Specify structure sync
This page documents the Sync Specify structure Prefect flow (flows/sync_specify_structure.py, sync_specify_structure_flow). The flow creates the division / discipline / collection hierarchy in Specify after the initial bootstrap. It is idempotent: rows that already exist are skipped, so the flow can be re-run safely at any time.
Background
Specify requires a fixed three-level organisational hierarchy beneath the Institution row before any collection data can be entered:
Institution
└── Division
└── Discipline (has own Taxon and Geography tree defs)
└── Collection
The hierarchy is described in a YAML config file and reconciled against the live database using Specify’s setup_tool API layer (same functions used during interactive setup). The YAML lives at config/specify_structure/unimus_natur.yaml.
Flow
- Module:
flows/sync_specify_structure.py - Prefect name:
Sync Specify structure - Deployment:
sync-specify-structure-dev - Default
config_path:config/specify_structure/unimus_natur.yaml - Default
dry_run:true
Parameters
| Parameter | Default | Meaning |
|---|---|---|
config_path | config/specify_structure/unimus_natur.yaml | Path to the structure YAML file, resolved at flow start. |
dry_run | true | When true, logs what would be created without writing any rows. |
What it does
- Loads the YAML from
config_pathinto aStructureConfigdataclass (flows/lib/specify_structure/config.py). - Bootstraps Django via
setup_django()so thatspecifywebmodels are importable. - Calls
reconcile_structure()(flows/lib/specify_structure/reconcile.py), which iterates the YAML tree:- Looks up the
Institutionby name (case-insensitive). - For each division: skips if a division with the same name already exists under that institution; otherwise calls
setup_api.create_division(). - For each discipline: disciplines are matched globally by name (Specify constraint). If missing, calls
create_discipline_and_trees_task(), which also creates the Geography and Taxon tree definitions. - For each collection: matched by
(discipline_id, code). If missing, callssetup_api.create_collection()withrun_fix_schema_config_async=False(synchronous schema config update, no Celery dependency).
- Looks up the
- Uploads a JSON report to S3 under
specify-structure-sync/(whenS3_BUCKETis set).
Idempotency details
- Divisions are matched by name (case-insensitive) under the institution.
- Disciplines are matched globally by name — Specify does not allow two disciplines with the same name regardless of division.
- Collections are matched by
(discipline_id, code). The same collection code can exist in multiple disciplines. - All matching is done before any write; skipped rows increment
*_skippedcounters in the report.
YAML config (config/specify_structure/unimus_natur.yaml)

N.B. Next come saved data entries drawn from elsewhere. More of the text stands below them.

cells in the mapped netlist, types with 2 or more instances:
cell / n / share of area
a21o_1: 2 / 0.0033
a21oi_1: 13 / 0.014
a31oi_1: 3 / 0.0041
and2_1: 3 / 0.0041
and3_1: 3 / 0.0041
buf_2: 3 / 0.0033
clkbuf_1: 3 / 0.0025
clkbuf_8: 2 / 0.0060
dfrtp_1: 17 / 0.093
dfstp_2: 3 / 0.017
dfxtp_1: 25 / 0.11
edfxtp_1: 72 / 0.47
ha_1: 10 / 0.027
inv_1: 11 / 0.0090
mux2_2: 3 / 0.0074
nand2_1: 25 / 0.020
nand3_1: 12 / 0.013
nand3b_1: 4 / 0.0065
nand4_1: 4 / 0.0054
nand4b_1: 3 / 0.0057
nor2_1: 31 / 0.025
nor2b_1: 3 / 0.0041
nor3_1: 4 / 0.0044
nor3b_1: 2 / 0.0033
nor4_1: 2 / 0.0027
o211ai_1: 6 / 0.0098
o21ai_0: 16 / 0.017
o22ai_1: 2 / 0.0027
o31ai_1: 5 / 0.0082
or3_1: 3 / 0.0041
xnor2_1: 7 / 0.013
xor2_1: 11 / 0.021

The config describes the intended hierarchy for UniMus:Natur:
institution_name: "UniMus:Natur"
divisions:
Biology
disciplines: Karplanter Moser (botany), Alger (botany), Lav Sopp (botany),
Insekter (entomology), Marine invertebrater (invertebrate zoology),
Pattedyr (vertebrate zoology), Fugl (vertebrate zoology),
Fisk og herptiler (vertebrate zoology)
Geology/paleontology
disciplines: Geologi (geology), Paleontologi (invertpaleo)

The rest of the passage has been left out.